Moonseed
- First edition cover
- Author: Stephen Baxter
- Cover artist: Chris Moore
- Language: English
- Series: NASA Trilogy
- Genre: Science fiction
- Publisher: Voyager Books (UK)
- Publication date: 3 August 1998
- Publication place: United Kingdom
- Media type: Print (hardback & paperback)
- Pages: 500
- ISBN: 0-00-225426-3
- OCLC: 39606642
- Preceded by: Titan

= Moonseed (novel) =

1998 novel by Stephen Baxter

Moonseed is a 1998 science fiction novel by British author Stephen Baxter, and the final book in the NASA Trilogy. The story envisions an alternate history in which the canceled Apollo missions went ahead as planned.

==Plot summary==
Moonseed is an exploration of what could have happened when a rock is returned from the Apollo 18 mission (which was actually cancelled in 1970). In the book, the rock contains a form of grey goo called "moonseed" that starts to change all inorganic matter on Earth into more moonseed. It also gets transferred by a NASA probe to Venus, and the explosion of Venus is the first clue as to what has been happening.
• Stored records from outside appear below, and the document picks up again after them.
--- src/rtl/tile_walk_pkg.sv ---
package tile_walk_pkg;
  typedef enum logic [1:0] {
    TM_LINEAR = 2'd0,
    TM_WIDE   = 2'd1,
    TM_TALL   = 2'd2,
    TM_STEN   = 2'd3
  } tmode_e;

  localparam int unsigned TILE_SHIFT = 12;
endpackage

--- src/rtl/tw_box_walker.sv ---
module tw_box_walker #(
  parameter int XW = 16,
  parameter int YW = 16,
  parameter int CW = 16,
  parameter int BW = 5
) (
  input  logic          clk,
  input  logic          rst,
  input  logic          load,
  input  logic [XW-1:0] org_x,
  input  logic [YW-1:0] org_y,
  input  logic [BW-1:0] bpe,
  input  logic [CW-1:0] width,
  input  logic [CW-1:0] height,
  input  logic          adv,
  output logic          active,
  output logic [XW-1:0] xb,
  output logic [YW-1:0] row,
  output logic          is_last
);
  logic [XW-1:0] org_q;
  logic [BW-1:0] bpe_q;
  logic [CW-1:0] w_q, h_q, col, rc;
  logic          row_end;

  assign row_end = (col == w_q - 1'b1);
  assign is_last = row_end && (rc == h_q - 1'b1);

  always_ff @(posedge clk) begin
    if (rst) begin
      active <= 1'b0;
      org_q  <= '0;
      bpe_q  <= '0;
      w_q    <= '0;
      h_q    <= '0;
      col    <= '0;
      rc     <= '0;
      xb     <= '0;
      row    <= '0;
    end else if (load) begin
      active <= 1'b1;
      org_q  <= org_x;
      bpe_q  <= bpe;
      w_q    <= width;
      h_q    <= height;
      col    <= '0;
      rc     <= '0;
      xb     <= org_x;
      row    <= org_y;
    end else if (adv && active) begin
      if (is_last) begin
        active <= 1'b0;
      end else if (row_end) begin
        col <= '0;
        rc  <= rc + 1'b1;
        xb  <= org_q;
        row <= row + 1'b1;
      end else begin
        col <= col + 1'b1;
        xb  <= xb + XW'(bpe_q);
      end
    end
  end

  AST_ROW_STEP: assert property (@(posedge clk) disable iff (rst)
    (adv && active && !is_last && !load) |=> (row == $past(row)) || (row == $past(row) + 1'b1));
endmodule

--- src/rtl/tw_tile_map.sv ---
module tw_tile_map
  import tile_walk_pkg::*;
#(
  parameter int XW = 16,
  parameter int YW = 16,
  parameter int PW = 16,
  parameter int AW = 32
) (
  input  tmode_e        mode,
  input  logic [XW-1:0] xb,
  input  logic [YW-1:0] row,
  input  logic [PW-1:0] tpr,
  output logic [AW-1:0] off
);
  logic [AW-1:0] xa, ya, ta, tile;

  always_comb begin
    xa   = AW'(xb);
    ya   = AW'(row);
    ta   = AW'(tpr);
    tile = '0;
    off  = '0;
    unique case (mode)
      TM_LINEAR: off = ya * ta + xa;
      TM_WIDE: begin
        tile = (ya >> 3) * ta + (xa >> 9);
        off  = (tile << TILE_SHIFT) | (AW'(row[2:0]) << 9) | AW'(xb[8:0]);
      end
      TM_TALL: begin
        tile = (ya >> 5) * ta + (xa >> 7);
        off  = (tile << TILE_SHIFT) | (AW'(xb[6:4]) << 9)
             | (AW'(row[4:0]) << 4) | AW'(xb[3:0]);
      end
      TM_STEN: begin
        tile = (ya >> 6) * ta + (xa >> 6);
        off  = (tile << TILE_SHIFT) | (AW'(xb[5:3]) << 9) | (AW'(row[5:3]) << 6)
             | (AW'(row[2]) << 5) | (AW'(xb[2]) << 4)
             | (AW'(row[1]) << 3) | (AW'(xb[1]) << 2)
             | (AW'(row[0]) << 1) | AW'(xb[0]);
      end
      default: off = '0;
    endcase
  end
endmodule

--- src/rtl/tw_swizzle.sv ---
module tw_swizzle
  import tile_walk_pkg::*;
#(
  parameter int AW = 32
) (
  input  tmode_e        mode,
  input  logic          en,
  input  logic [AW-1:0] raw,
  output logic [AW-1:0] sw
);
  always_comb begin
    sw = raw;
    if (en) begin
      unique case (mode)
        TM_WIDE:          sw[6] = raw[6] ^ raw[9] ^ raw[10];
        TM_TALL, TM_STEN: sw[6] = raw[6] ^ raw[9];
        default:          sw[6] = raw[6];
      endcase
    end
  end
endmodule

--- src/rtl/tile_addr_walker.sv ---
module tile_addr_walker
  import tile_walk_pkg::*;
#(
  parameter int XW = 16,
  parameter int YW = 16,
  parameter int CW = 16,
  parameter int PW = 16,
  parameter int BW = 5,
  parameter int AW = 32
) (
  input  logic          clk,
  input  logic          rst,
  input  logic          start,
  input  logic [1:0]    cfg_mode,
  input  logic [PW-1:0] cfg_pitch,
  input  logic [BW-1:0] cfg_bpe,
  input  logic          cfg_swz,
  input  logic [XW-1:0] cfg_org_x,
  input  logic [YW-1:0] cfg_org_y,
  input  logic [CW-1:0] cfg_width,
  input  logic [CW-1:0] cfg_height,
  output logic          out_valid,
  input  logic          out_ready,
  output logic [AW-1:0] out_addr,
  output logic          out_last,
  output logic          busy,
  output logic          done
);
  tmode_e        mode_q, mode_in;
  logic          swz_q;
  logic [PW-1:0] tpr_q, tpr_in;
  logic          take, empty_box, fire, gen_act, gen_last;
  logic [XW-1:0] cur_x;
  logic [YW-1:0] cur_y;
  logic [AW-1:0] raw_off, sw_off;

  assign mode_in   = tmode_e'(cfg_mode);
  assign busy      = gen_act || out_valid;
  assign take      = start && !busy;
  assign empty_box = (cfg_width == '0) || (cfg_height == '0);
  assign fire      = gen_act && (!out_valid || out_ready);

  always_comb begin
    unique case (mode_in)
      TM_WIDE: tpr_in = cfg_pitch >> 9;
      TM_TALL: tpr_in = cfg_pitch >> 7;
      TM_STEN: tpr_in = cfg_pitch >> 6;
      default: tpr_in = cfg_pitch;
    endcase
  end

  always_ff @(posedge clk) begin
    if (rst) begin
      mode_q <= TM_LINEAR;
      swz_q  <= 1'b0;
      tpr_q  <= '0;
    end else if (take) begin
      mode_q <= mode_in;
      swz_q  <= cfg_swz;
      tpr_q  <= tpr_in;
    end
  end

  tw_box_walker #(.XW(XW), .YW(YW), .CW(CW), .BW(BW)) u_walk (
    .clk    (clk),
    .rst    (rst),
    .load   (take && !empty_box),
    .org_x  (cfg_org_x),
    .org_y  (cfg_org_y),
    .bpe    (cfg_bpe),
    .width  (cfg_width),
    .height (cfg_height),
    .adv    (fire),
    .active (gen_act),
    .xb     (cur_x),
    .row    (cur_y),
    .is_last(gen_last)
  );

  tw_tile_map #(.XW(XW), .YW(YW), .PW(PW), .AW(AW)) u_map (
    .mode(mode_q),
    .xb  (cur_x),
    .row (cur_y),
    .tpr (tpr_q),
    .off (raw_off)
  );

  tw_swizzle #(.AW(AW)) u_swz (
    .mode(mode_q),
    .en  (swz_q),
    .raw (raw_off),
    .sw  (sw_off)
  );

  always_ff @(posedge clk) begin
    if (rst) begin
      out_valid <= 1'b0;
      out_addr  <= '0;
      out_last  <= 1'b0;
      done      <= 1'b0;
    end else begin
      done <= (take && empty_box) || (out_valid && out_ready && out_last);
      if (fire) begin
        out_valid <= 1'b1;
        out_addr  <= sw_off;
        out_last  <= gen_last;
      end else if (out_valid && out_ready) begin
        out_valid <= 1'b0;
        out_last  <= 1'b0;
      end
    end
  end

  AST_HOLD_STALL: assert property (@(posedge clk) disable iff (rst)
    (out_valid && !out_ready) |=> (out_valid && $stable(out_addr) && $stable(out_last)));
  AST_LAST_DRAINS: assert property (@(posedge clk) disable iff (rst)
    (out_valid && out_ready && out_last) |=> (!out_valid && done && !busy));
  AST_DONE_IDLE: assert property (@(posedge clk) disable iff (rst)
    done |-> !out_valid);
  AST_START_IGNORED: assert property (@(posedge clk) disable iff (rst)
    (busy && start) |=> ($stable(mode_q) && $stable(tpr_q) && $stable(swz_q)));
  AST_EMPTY_NOWORK: assert property (@(posedge clk) disable iff (rst)
    (start && !busy && empty_box) |=> (!busy && done));
endmodule

--- config.mk ---
export PLATFORM = sky130hd
export DESIGN_NAME = tile_addr_walker
export DESIGN_NICKNAME = d
export VERILOG_FILES = /design/src/rtl/tile_walk_pkg.sv /design/src/rtl/tw_box_walker.sv /design/src/rtl/tw_tile_map.sv /design/src/rtl/tw_swizzle.sv /design/src/rtl/tile_addr_walker.sv
export SDC_FILE = /design/constraint.sdc
export NUM_CORES = 2
export LEC_CHECK = 0
export BUFFER_PORTS_ARGS = -buffer_cell sky130_fd_sc_hd__buf_4
export CAP_MARGIN = 0
export CELL_PAD_IN_SITES_DETAIL_PLACEMENT = 2
export CELL_PAD_IN_SITES_GLOBAL_PLACEMENT = 2
export CORE_MARGIN = 2
export CORE_UTILIZATION = 40
export CTS_CLUSTER_SIZE = 24
export DETAILED_ROUTE_END_ITERATION = 10
export PLACE_DENSITY_LB_ADDON = 0.1
export SLEW_MARGIN = 20
export SYNTH_ARGS = -nofsm -noshare
export SYNTH_HDL_FRONTEND = slang
export SYNTH_SLANG_ARGS = --single-unit
--- constraint.sdc ---
create_clock -name clk -period 8.6 [get_ports clk]
set_clock_uncertainty 0.2 [all_clocks]
set_input_delay 0 -clock clk [delete_from_list [all_inputs] [get_ports clk]]
set_output_delay 0 -clock clk [all_outputs]
set_load 0.02 [all_outputs]
Word level (Yosys, flattened, before mapping):

Index checks and enable logic that the tools add are counted.

* register bits after elaboration: 172
* latch bits: 0
* bits in writable memories: 0
* ROM bits: 0
* bits of input ports: 92
* output and inout bits: 36
* word-level logic and storage cells: 103
* memories: 0

* add/subtract/negate cells: 10
* $mul: 4
* divide/modulo/power cells: 0
* magnitude comparators: 0
* equal/unequal tests: 9
* shifts and indexed selects: 0
* mux-type cells: 19
* bitwise gates (word level): 16
* reductions and logical operators: 29

Operator list (number)
* $mux 16: 9
* $pmux 32 s4: 1
* $or 32x12->32: 3
* $or 32x9->32: 3
* $or 32x4->32: 2
* $add 16x1->16 const B: 3
* $pmux 16 s3: 1
* $add 32x16->32: 1
* $eq 16x16->1: 2
* $logic_not 16->1: 2
* $mul 16x16->32: 1
* $or 32x1->32: 1
* $or 32x2->32: 1
* $or 32x3->32: 1
* $or 32x5->32: 1
* $or 32x6->32: 1
* $sub 16x1->16 const B: 2
* $add 20x10->20: 1
* $add 20x7->20: 1
* $add 20x9->20: 1
* $mul 10x16->20: 1
* $mul 11x16->20: 1
* $mul 13x16->20: 1
* $add 16x5->16: 1
* 15 further kinds: 45

Depth between registers and ports, before layout:

* depth after elaboration: 15
* depth in mapped cells: 25
* depth with buffers taken out: 23

Hierarchy:

From an unflattened synthesis, not the netlist that was laid out.

* cell total of the unflattened synthesis: 3222
* area, all modules: 27712.8 um2

Modules (own cells, without submodules)
* tw_tile_map: times used 1, cells an instance 2115, area an instance 18597.8 um2, sequential area each 0.0 um2
* tw_box_walker: times used 1, cells an instance 804, area an instance 6592.6 um2, sequential area each 2362.3 um2
* tile_addr_walker: times used 1, cells an instance 266, area an instance 2248.4 um2, sequential area each 1081.0 um2
* tw_swizzle: times used 1, cells an instance 37, area an instance 274.0 um2, sequential area each 0.0 um2

Worst setup path before layout:

Ideal clock, no wire load.

* path kind: register to register
* start point: register u_walk.row[6]
* end point: register out_addr[31]
* library setup time: 0.125 ns
* data arrival time: 6.097 ns
* data required time: 8.275 ns
* setup slack: 2.178 ns
* cell stages (with the launch flop): 23
* path buffers: 2
* clock period less this slack: 6.422 ns
* path through: dfxtp_1 > clkbuf_1 > clkbuf_1 > nand2_1 > fa_1 > inv_1 > fa_1 > fa_1 > fa_1 > fa_1 > inv_1 > fa_1 > inv_1 > ha_1 > a21oi_1 > o21ai_0 > a22oi_1 > nand2_1 > a2111oi_0 > nor3_1 > a211oi_1 > a211oi_1 > o41a_1

* cells in the longest elaborated chain, start to end: 11
* elaborated cells between the ends (all ways): 22
* those cells by class: add/sub (4); mul (4); mux (1); bitwise (13)

Ends and longest elaborated chain
* start: declaration: line tw_box_walker.sv:18 `output logic [YW-1:0] row,`
* start signal: assignment: line tw_box_walker.sv:49 `row <= org_y;`
* start signal: assignment: line tw_box_walker.sv:57 `row <= row + 1'b1;`
* $mul 10x16->20: line tw_tile_map.sv:35 `tile = (ya >> 6) * ta + (xa >> 6);`
* $add 20x10->20: line tw_tile_map.sv:35
* $or 32x12->32: line tw_tile_map.sv:36 `off = (tile << TILE_SHIFT) | (AW'(xb[5:3]) << 9) | (AW'(row[5:3]) << 6)`
* $or 32x9->32: line tw_tile_map.sv:36
* $or 32x6->32: line tw_tile_map.sv:37 `| (AW'(row[2]) << 5) | (AW'(xb[2]) << 4)`
* $or 32x5->32: line tw_tile_map.sv:37
* $or 32x4->32: line tw_tile_map.sv:38 `| (AW'(row[1]) << 3) | (AW'(xb[1]) << 2)`
* $or 32x3->32: line tw_tile_map.sv:38
* $or 32x2->32: line tw_tile_map.sv:39 `| (AW'(row[0]) << 1) | AW'(xb[0]);`
* $or 32x1->32: line tw_tile_map.sv:39
* $pmux 32 s4 (*): line tw_tile_map.sv:23 `unique case (mode)`
* end signal: assignment: line tile_addr_walker.sv:105 `out_addr <= sw_off;`
* end: declaration: line tile_addr_walker.sv:24 `output logic [AW-1:0] out_addr,`

Mark *: on every way between the ends. The rest lies on a longest branch, timed or not.
A chain may end at the register's enable or synchronous reset.

Worst setup path after layout:

* start point: register tpr_q[8]
* end point: register out_addr[31]

* cells in the longest elaborated chain, start to end: 11
* elaborated cells between the ends (all ways): 22
* those cells by class: add/sub (4); mul (4); mux (1); bitwise (13)

Ends and longest elaborated chain
* start: declaration: line tile_addr_walker.sv:31 `logic [PW-1:0] tpr_q, tpr_in;`
* start signal: assignment: line tile_addr_walker.sv:60 `tpr_q <= tpr_in;`
* $mul 10x16->20: line tw_tile_map.sv:35
* $add 20x10->20: line tw_tile_map.sv:35
* $or 32x12->32: line tw_tile_map.sv:36
* $or 32x9->32: line tw_tile_map.sv:36
* $or 32x6->32: line tw_tile_map.sv:37
* $or 32x5->32: line tw_tile_map.sv:37
* $or 32x4->32: line tw_tile_map.sv:38
* $or 32x3->32: line tw_tile_map.sv:38
* $or 32x2->32: line tw_tile_map.sv:39
* $or 32x1->32: line tw_tile_map.sv:39
* $pmux 32 s4 (*): line tw_tile_map.sv:23

Marks and branches as above.

==> flow_metrics.tcl <==
set metrics [dict create \
    status "completed" \
    fin_crit_sh_pct 93.5 \
    path_max_fanout 17 \
    rsz0062_at_grt "false" \
    clkPwrFrac_pct 23.5 \
    dp_slack_ns 0.697 \
    seq_area_mm2 0.00345 \
    p_int_mw 2.02 \
    hp-start "cfg_org_x[13]" \
    synthCells 3197 \
    firstDrtPassIters 5 \
    fin_hold_ws_ns 0.109 \
    synth_most_common_cell "inv_1" \
    synth.avg_cell_area_um2 8.54 \
    fp-row-count 95 \
    first_global_vias 28300 \
    final_util_pct 46.0 \
    fmax_mhz 124 \
    wire_per_inst_um 26.4 \
    dieHeight_um 265 \
    yosys_most_used_dff "dfxtp_1" \
    power.leakage_nw 15.7 \
    grt.overflow.total 0 \
    p_comb_share_pct 50.0 \
    synth_area_leader_cell "fa_1" \
    area_delta_synth_final_pct 13.6 \
    via_per_inst 5.57 \
    powerDensity_mw_per_mm2 122 \
    vias 23800 \
    ys_top_cells_by_area "fa_1 (30%), dfxtp_1 (13%), ha_1 (12%)" \
    ys_warn_count 0 \
    die_width_um 265 \
    hold_buffers 129 \
    reg2reg_depth 21 \
    layout-drive-gt1-share_pct 7.62 \
    hpwl_um 86700 \
    die_area_mm2 0.0703 \
    max_cap_viol_count 0 \
    swShare_pct 46.6 \
    path_clk_slew_ns 0.09 \
    hold_path.class "in -> reg" \
    multi_input_area_mm2 0.0208 \
    io_buffers 127 \
    crit_path_end_kind "register" \
    io_pins 128 \
    seq_area_frac_synth_pct 12.6 \
    period_needed_ns 8.04 \
    hold_depth 4 \
    place_congestion 0.914 \
    cts_inserted_buffers 17 \
    seq_power_share_pct 26.5 \
    rr_startpoint "tpr_q[8]$_SDFFE_PP0P_" \
    start_util_pct 40.5 \
    p_switching_mw 1.77 \
    clk_latency_ns 0.52 \
    crit_required_ns 8.80 \
    syn-num-nets 3954 \
    synthDistinctLibCells 83 \
    hold_viol 0 \
    min_to "u_walk.org_q[13]$_SDFFE_PP0P_" \
    synth-seq-cells 172 \
    arrival_ns 8.24 \
    finalMaxSlewViolations 0 \
    grt_pass1_wl_um 174000 \
    drt_iter0_drc 1064 \
    maxSlewHeadroom_pct 24.6 \
    drc 0 \
    num-fill-cells 7438 \
    cts_max_level 4 \
    routed_wl_um 113000 \
    reg2reg_slack_ns 0.56 \
    synth_top_area_share_pct 30.3 \
    synth-async-reset-ratio_pct 0 \
    fp.coreArea_mm2 0.0674 \
    antenna_found_initial 9 \
    nets 4131 \
    path_class "reg -> reg" \
    clock-sinks 172 \
    synth_top_cells_by_count "inv_1 (662), fa_1 (413), nand2_1 (368)" \
    cts_root_buffer "clkbuf_16" \
    grt.total_usage_pct 33.0 \
    timing_worst_slew_pin_value_ns 1.13 \
    r2r_end "out_addr[31]$_SDFFE_PP0P_" \
    setup_ws_ns 0.558 \
    cts_tree "done" \
    cts_resized 0 \
    setup_violations 0 \
    critPathLaunchType "register" \
    setup_tns_ns 0 \
    grt_max_degree 80 \
    synth_area_mm2 0.0273 \
    clockBufferDepth 2 \
    synth_edf_count 0 \
    ant_nets 0 \
    worst_ir_drop_vdd_mv 0.0922 \
    cts_setup_buffers 0 \
]
## layer usage
layer  vias up  routed length (um)  GRT usage [%]
met5         -                   0              0
met3       258                3490           3.50
met4         0                5880           15.7
met1     12500               44800           38.4
li1      10500                   -              -
met2       548               58600           60.5
## how the worst max path moves through the flow
stage                               startpoint  depth (start not counted)                         to  slack, ns
finish                   tpr_q[8]$_SDFFE_PP0P_                         21  out_addr[31]$_SDFFE_PP0P_       0.56
global route        u_walk.row[6]$_SDFFE_PP0P_                         22  out_addr[31]$_SDFFE_PP0P_       0.24
floorplan           u_walk.row[6]$_SDFFE_PP0P_                         22  out_addr[31]$_SDFFE_PP0P_       2.18
detailed placement      tpr_q[10]$_SDFFE_PP0P_                         20  out_addr[31]$_SDFFE_PP0P_       0.70
CTS                 u_walk.row[6]$_SDFFE_PP0P_                         22  out_addr[31]$_SDFFE_PP0P_       0.68
global placement        tpr_q[10]$_SDFFE_PP0P_                         20  out_addr[31]$_SDFFE_PP0P_       0.86
## cell type report
| cell class | instances | share of cell area (%) |
|---|---|---|
| multi-input cells | 2227 | 67.0 |
| flip-flops and latches | 172 | 11.1 |
| repair buffers | 294 | 8.16 |
| inverters | 662 | 8.01 |
| well taps | 873 | 3.52 |
| clock buffers | 17 | 1.37 |
| clock inverters | 15 | 0.694 |
| diodes | 12 | 0.0968 |
## cell families (layout without fill, tap and decap cells)
| family | count (synthesis) | after routing | synth area share [%] |
|---|---|---|---|
| fa+ha+maj | 665 | 665 | 41.8 |
| flops | 172 | 172 | 12.6 |
| mux | 31 | 31 | 1.98 |
| xor+xnor | 169 | 169 | 5.42 |
| simple gates | 926 | 926 | 16.1 |
| other cells | 0 | 12 | 0 |
| buf+inv | 798 | 988 | 11.3 |
| compound gates | 436 | 436 | 10.7 |
## cell usage in the layout, fill, tap and decap left out, types with 11 or more instances in the layout
cell type,synthesis,layout
buf_4,4,165
a31oi_1,14,14
nor2_1,174,173
nand3_1,53,52
clkbuf_16,0,17
or3_1,14,14
o21ai_0,48,48
dfxtp_1,172,170
a21o_1,33,33
a211oi_1,44,44
a21oi_1,156,156
diode_2,0,12
nand2b_1,13,13
nor3b_1,11,11
o211ai_1,15,15
nor4_1,15,15
xnor2_1,97,97
a2111oi_0,11,11
nand2_1,368,367
and2_1,119,118
fa_1,413,413
nor2b_1,15,15
inv_1,662,662
mux4_2,18,18
nand4_1,26,26
and3_1,24,24
o21bai_1,13,13
nor3_1,54,54
dlygate4sd3_1,0,129
ha_1,252,252
xor2_1,72,72
## power groups by stage
stage                     Clock [mW]  Combinational (mW)  Sequential [mW]
after floorplan                    0                1.20            0.936
after global placement             0                1.70             1.01
after detailed placement           0                1.80             1.02
after CTS                      0.897                1.87            0.998
after global routing           0.930                2.09             1.01
final                          0.890                1.90             1.00
## state kept, by name, summed over array words and instances (netlist names)
name / count
u_walk.rc: 16
out_valid: 1
u_walk.bpe_q: 5
done: 1
mode_q: 2
u_walk.w_q: 16
u_walk.xb: 16
swz_q: 1
out_last: 1
u_walk.col: 16
u_walk.org_q: 16
u_walk.h_q: 16
out_addr: 32
u_walk.row: 16
tpr_q: 16
u_walk.active: 1
## critical path, stage by stage (launching register included)
cell and delay (ns):
dfxtp_1 1.08, and2_1 0.36, fa_1 0.49, fa_1 0.54, inv_1 0.07, fa_1 0.54, inv_1 0.06, fa_1 0.46
fa_1 0.49, inv_1 0.05, fa_1 0.51, inv_1 0.05, ha_1 0.38, a21oi_1 0.15, o21ai_0 0.21, a22oi_1 0.41
nand2_1 0.13, a2111oi_0 0.74, nor3_1 0.23, a211oi_1 0.23, a211oi_1 0.13, o41a_1 0.41
## metrics by stage
| stage | total power [mW] | instances | instance area [um^2] |
|---|---|---|---|
| 2_1_floorplan | 2.13 | 3197 | 27300 |
| 3_3_place_gp | 2.71 | 4099 | 29100 |
| 3_5_place_dp | 2.82 | 4099 | 29100 |
| 4_1_cts | 3.76 | 4260 | 31000 |
| 5_1_grt | 4.02 | 4267 | 31000 |
| 6_report | 3.79 | 4272 | 31000 |
Note: power is estimated with default switching activity, not from simulation.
Stephen Baxter combines a host of disciplines (space travel, geology and disaster theory) to tell a tale where the rocks are literally swept from under the feet of humanity. During the course of the novel, in which Edinburgh is the focus for much of the action, Venus is destroyed by an unknown cosmic event that showers the Earth with radiation that somehow stirs the moonseed on Earth. When Moon-dust containing the moonseed is dropped onto the streets of Edinburgh by a lab assistant of the main character, Earth's fate is sealed. The moonseed begins to disintegrate the planet from the inside-out as the core heats up exponentially, while on the surface, nuclear power stations catastrophically fail, earthquakes and volcanic eruptions are abundant, and billions of people die as cities and continents vanish.

Over the course of the cataclysmic erosion of Earth, a collective of scientists and engineers from various space agencies from around the world desperately try to terraform the Moon for colonisation, to provide a safe haven for some surviving humans before Earth eventually disintegrates into nothingness along with human civilisation.

This novel also presents numerous theories and ideas about the space-faring future of humanity, albeit in an alternate dimension where we are forced into space by an eroding Earth. It is also, in many stages, critical of NASA's performance over the last thirty years, as well as the United Kingdom's disaster programs.

==See also==
- Apollo 18, a film which uses a similar starting-point, but develops it very differently.